*** Input data Section Begins ***
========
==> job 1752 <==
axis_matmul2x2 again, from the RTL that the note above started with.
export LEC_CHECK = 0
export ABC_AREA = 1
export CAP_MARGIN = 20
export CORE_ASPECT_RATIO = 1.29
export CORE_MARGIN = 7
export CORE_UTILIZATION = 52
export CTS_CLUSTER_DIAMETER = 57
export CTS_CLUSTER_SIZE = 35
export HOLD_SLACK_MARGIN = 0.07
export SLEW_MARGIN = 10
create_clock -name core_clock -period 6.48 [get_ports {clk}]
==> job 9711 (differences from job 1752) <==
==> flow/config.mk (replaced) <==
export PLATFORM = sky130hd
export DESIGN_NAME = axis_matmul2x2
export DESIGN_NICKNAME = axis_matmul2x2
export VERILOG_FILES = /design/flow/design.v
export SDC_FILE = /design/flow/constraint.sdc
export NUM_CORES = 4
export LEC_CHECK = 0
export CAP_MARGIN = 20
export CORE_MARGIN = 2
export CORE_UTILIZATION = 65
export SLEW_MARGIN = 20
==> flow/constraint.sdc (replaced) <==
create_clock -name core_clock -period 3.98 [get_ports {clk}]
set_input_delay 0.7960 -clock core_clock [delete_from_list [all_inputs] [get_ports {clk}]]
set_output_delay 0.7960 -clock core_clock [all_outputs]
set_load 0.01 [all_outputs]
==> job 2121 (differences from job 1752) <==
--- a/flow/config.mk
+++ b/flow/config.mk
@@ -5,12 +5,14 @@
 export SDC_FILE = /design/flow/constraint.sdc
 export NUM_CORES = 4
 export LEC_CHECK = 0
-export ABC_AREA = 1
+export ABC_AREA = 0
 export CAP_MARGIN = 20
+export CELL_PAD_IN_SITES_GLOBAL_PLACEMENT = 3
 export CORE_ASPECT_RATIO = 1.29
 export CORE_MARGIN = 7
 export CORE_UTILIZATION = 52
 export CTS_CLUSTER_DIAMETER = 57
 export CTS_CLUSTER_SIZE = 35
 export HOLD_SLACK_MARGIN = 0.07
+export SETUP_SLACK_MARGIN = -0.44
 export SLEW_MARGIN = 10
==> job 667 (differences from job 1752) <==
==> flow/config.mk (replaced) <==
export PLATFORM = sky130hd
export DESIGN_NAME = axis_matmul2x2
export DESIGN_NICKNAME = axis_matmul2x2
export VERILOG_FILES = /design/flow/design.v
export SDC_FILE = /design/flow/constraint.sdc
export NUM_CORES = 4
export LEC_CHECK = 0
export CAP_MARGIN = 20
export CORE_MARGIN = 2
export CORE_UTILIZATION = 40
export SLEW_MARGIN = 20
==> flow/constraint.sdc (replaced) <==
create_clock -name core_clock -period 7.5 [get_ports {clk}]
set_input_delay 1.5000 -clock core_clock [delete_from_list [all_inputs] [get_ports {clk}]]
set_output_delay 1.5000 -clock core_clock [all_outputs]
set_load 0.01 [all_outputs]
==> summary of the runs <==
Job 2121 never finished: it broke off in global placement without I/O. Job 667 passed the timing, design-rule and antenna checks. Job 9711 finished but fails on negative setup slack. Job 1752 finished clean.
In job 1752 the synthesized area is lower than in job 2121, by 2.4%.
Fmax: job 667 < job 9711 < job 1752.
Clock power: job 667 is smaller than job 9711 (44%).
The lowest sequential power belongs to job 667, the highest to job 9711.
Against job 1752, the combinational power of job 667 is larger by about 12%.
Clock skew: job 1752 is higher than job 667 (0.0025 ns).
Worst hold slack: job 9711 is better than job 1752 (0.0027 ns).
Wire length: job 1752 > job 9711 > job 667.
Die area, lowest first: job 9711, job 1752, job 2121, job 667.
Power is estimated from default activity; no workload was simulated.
== try-cedar ==
// a_filter_reference_32x11
module a_filter_reference_32x11(
    input [31:0] x_in,
    input clk,
    input [5:0] reset,
    output [31:0] y_out);
Size: about 540 flip-flops, about 63000 µm² of cells after synthesis.
clock: 6.45 ns
lec_check: 0
abc_area: 1
cap_margin: 20
cell_pad_in_sites_global_placement: 3
core_aspect_ratio: 1.52
core_margin: 2
core_utilization: 46
cts_cluster_diameter: 79
cts_cluster_size: 85
gpl_routability_driven: 0
gpl_timing_driven: 1
max_routing_layer: met4
slew_margin: 15
tns_end_percent: 55
run.sh (not shown) runs the stock make flow with config.mk's settings and CLKGATE_MAP_FILE=.
Status(try-cedar) = ERROR, stage = global placement without I/O
diff inputs: try-cedar => try-delta
Settings: MAX_ROUTING_LAYER removed (was met4); CORE_ASPECT_RATIO changed from 1.52 to 0.83; CTS_CLUSTER_DIAMETER removed (was 79); CELL_PAD_IN_SITES_GLOBAL_PLACEMENT removed (was 3); SETUP_SLACK_MARGIN newly set to -0.16; CAP_MARGIN changed from 20 to 15; TNS_END_PERCENT removed (was 55).
[summary]
try-delta: complete, dirty (setup timing). Area of the core region essentially unchanged between try-cedar and try-delta. try-cedar → try-delta: full die area held; number of standard-cell rows in the floorplan went down 26%. try-delta -> try-cedar: area share of and/or/nand/nor cells after synthesis delta 0, exact match. Re average size of a mapped cell: no difference whatsoever between try-cedar and try-delta. Looking at try-delta and try-cedar, the floorplan core density is a wash. Die height ended up about 26% lower on try-delta than on try-cedar.
For try-juniper, these inputs were changed with respect to try-delta:
Settings: CTS_CLUSTER_DIAMETER: unset -> 231; GPL_ROUTABILITY_DRIVEN: 0 -> 1; CORE_UTILIZATION: 46 -> 71; CTS_CLUSTER_SIZE: 85 -> unset; SLEW_MARGIN: 15 -> 20; CAP_MARGIN: 15 -> 30; the clock period (ns, I/O delays scaled along): 6.45 -> 7.59.
Results
- Tool error GRT-0232 stopped try-juniper during global routing; no final results.
- In try-juniper, the horizontal die dimension came out about 20% below the value in try-delta.
- try-juniper -> try-delta: synthesized area delta 0, exact match
- Diff try-delta -> try-juniper | standard-cell row count | down by more than 10%
- Of try-delta and try-juniper, the higher number of gates resized after cts belongs to try-delta.
- try-juniper vs. try-delta: height of the die went down by 19%.
- Placed instance area is higher on try-delta
- try-juniper ends up with a number of H-tree branching levels that is 1 lower than in try-delta.
- try-delta has a higher area of the die than try-juniper.
### try-juniper -> try-nickel
Settings: putting PLACE_DENSITY_LB_ADDON at 0.2 where nothing was set; putting HOLD_SLACK_MARGIN at 0.29 where nothing was set; putting CTS_CLUSTER_SIZE at 37 where nothing was set; putting MAX_ROUTING_LAYER at met4 where nothing was set; clearing CTS_CLUSTER_DIAMETER, which used to be 231; swapping 7.59 for 7.57 in the clock period (ns, I/O delays scaled along).
### Flow results
[try-nickel] flow finished | final checks: failed | reasons: setup timing. CTS buffer count of try-nickel falls short of that of try-juniper by a few percent. Reported for try-juniper and try-nickel, core footprint turned out identical to the last digit. The lower count of instances resized after the clock tree is built came out of try-nickel. Summary of the comparison: placed cell area is lower in try-nickel, relative to try-juniper. Against try-juniper, post-CTS repair timing setup buffer count in try-nickel fell by more than a quarter. Area of the die: try-juniper vs try-nickel identical. Relative to try-juniper, total half-perimeter wirelength after legalization and detailed placement has gone up in try-nickel.


a_filter_reference_32x11 again, from the RTL that the note above started with.
export LEC_CHECK = 0
export ABC_AREA = 1
export CAP_MARGIN = 30
export CORE_ASPECT_RATIO = 0.83
export CORE_MARGIN = 2
export CORE_UTILIZATION = 56
export GPL_ROUTABILITY_DRIVEN = 0
export GPL_TIMING_DRIVEN = 0
export SETUP_SLACK_MARGIN = 1.41
export SLEW_MARGIN = 20
export TNS_END_PERCENT = 15
create_clock -name core_clock -period 6.45 [get_ports {clk}]
The baseline completed and failed the layout checks on setup timing.
Then changed:
ABC_AREA = unset   (was 1)
CAP_MARGIN = 20   (was 30)
CORE_ASPECT_RATIO = unset   (was 0.83)
CORE_UTILIZATION = 28   (was 56)
GPL_ROUTABILITY_DRIVEN = unset   (was 0)
GPL_TIMING_DRIVEN = unset   (was 0)
SETUP_SLACK_MARGIN = unset   (was 1.41)
TNS_END_PERCENT = unset   (was 15)
clock period = 8.86 ns   (was 6.45 ns; I/O delays follow)
Outcome: Now the flow passed the timing, DRC and antenna checks. Core utilization decreases by 39 points. Wire length came out lower by about 44%. Cell area falls by about 22%. Critical path depth grows by 2.


Starting RTL as in the previous note.
clock: 5.65 ns
lec_check: 0
abc_area: 1
cap_margin: 20
cell_pad_in_sites_global_placement: 3
core_margin: 2
core_utilization: 69
gpl_timing_driven: 1
min_routing_layer: met2
place_density_lb_addon: 0.15
setup_slack_margin: -0.39
slew_margin: 20
tns_end_percent: 70
The starting point failed in global placement without I/O (FLW-0024).
Then changed:
==> flow/config.mk (replaced) <==
export PLATFORM = sky130hd
export DESIGN_NAME = a_filter_reference_32x11
export DESIGN_NICKNAME = a_filter_reference_32x11
export VERILOG_FILES = /design/flow/design.v
export SDC_FILE = /design/flow/constraint.sdc
export NUM_CORES = 4
export LEC_CHECK = 0
export CAP_MARGIN = 20
export CORE_MARGIN = 2
export CORE_UTILIZATION = 59
export SLEW_MARGIN = 20
==> flow/constraint.sdc (replaced) <==
create_clock -name core_clock -period 4.37 [get_ports {clk}]
set_input_delay 0.8740 -clock core_clock [delete_from_list [all_inputs] [get_ports {clk}]]
set_output_delay 0.8740 -clock core_clock [all_outputs]
set_load 0.01 [all_outputs]
- The changed run completed, yet does not pass: negative setup slack
- die area rose by about 2.2%
- area after synthesis fell by about 13%
- synthesized cell count went down by about 26%
Then changed:
--- a/flow/config.mk
+++ b/flow/config.mk
@@ -8,4 +8,5 @@
 export CAP_MARGIN = 20
 export CORE_MARGIN = 2
-export CORE_UTILIZATION = 59
+export CORE_UTILIZATION = 52
+export CTS_CLUSTER_SIZE = 95
 export SLEW_MARGIN = 20
==> flow/constraint.sdc (replaced) <==
create_clock -name core_clock -period 5.59 [get_ports {clk}]
set_input_delay 1.1180 -clock core_clock [delete_from_list [all_inputs] [get_ports {clk}]]
set_output_delay 1.1180 -clock core_clock [all_outputs]
set_load 0.01 [all_outputs]
Effect: The new run reached the layout checks and failed them: negative setup slack. Area after synthesis does not change. Non-clock buffer count drops by 119. Global-route usage drops by 4.6 points. Setup slack gains 1.0 ns. Cell area hardly moves. Critical path depth drops by 1. Wire length drops by 8.7%. Cell count barely changes. Flip-flop count stays the same.
Then changed:
--- a/flow/config.mk
+++ b/flow/config.mk
@@ -8,5 +8,5 @@
 export CAP_MARGIN = 20
 export CORE_MARGIN = 2
-export CORE_UTILIZATION = 52
-export CTS_CLUSTER_SIZE = 95
+export CORE_UTILIZATION = 72
+export PLACE_DENSITY_LB_ADDON = 0.0
 export SLEW_MARGIN = 20
==> flow/constraint.sdc (replaced) <==
create_clock -name core_clock -period 8.38 [get_ports {clk}]
set_input_delay 1.6760 -clock core_clock [delete_from_list [all_inputs] [get_ports {clk}]]
set_output_delay 1.6760 -clock core_clock [all_outputs]
set_load 0.01 [all_outputs]
Result: The new run reached the layout checks and failed them: negative setup slack. Design area falls by 24%. Utilization rises by 3.9 points. Register-to-register slack improves by 2.4 ns. Sequential share of layout area rises by 4.1 points. Via count falls by 11%. Final cell count falls by about 19%. Die area falls by 27%. Non-clock buffer count falls by 1395. Flip-flop count stays the same. Clock-buffer cell count falls by 15.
*** Input data Section Ends ***
▶ Aim of the task
Answer with a number alone. It should equal the count of lines in the entries that hold "lowest".

▶ Solution to this task
2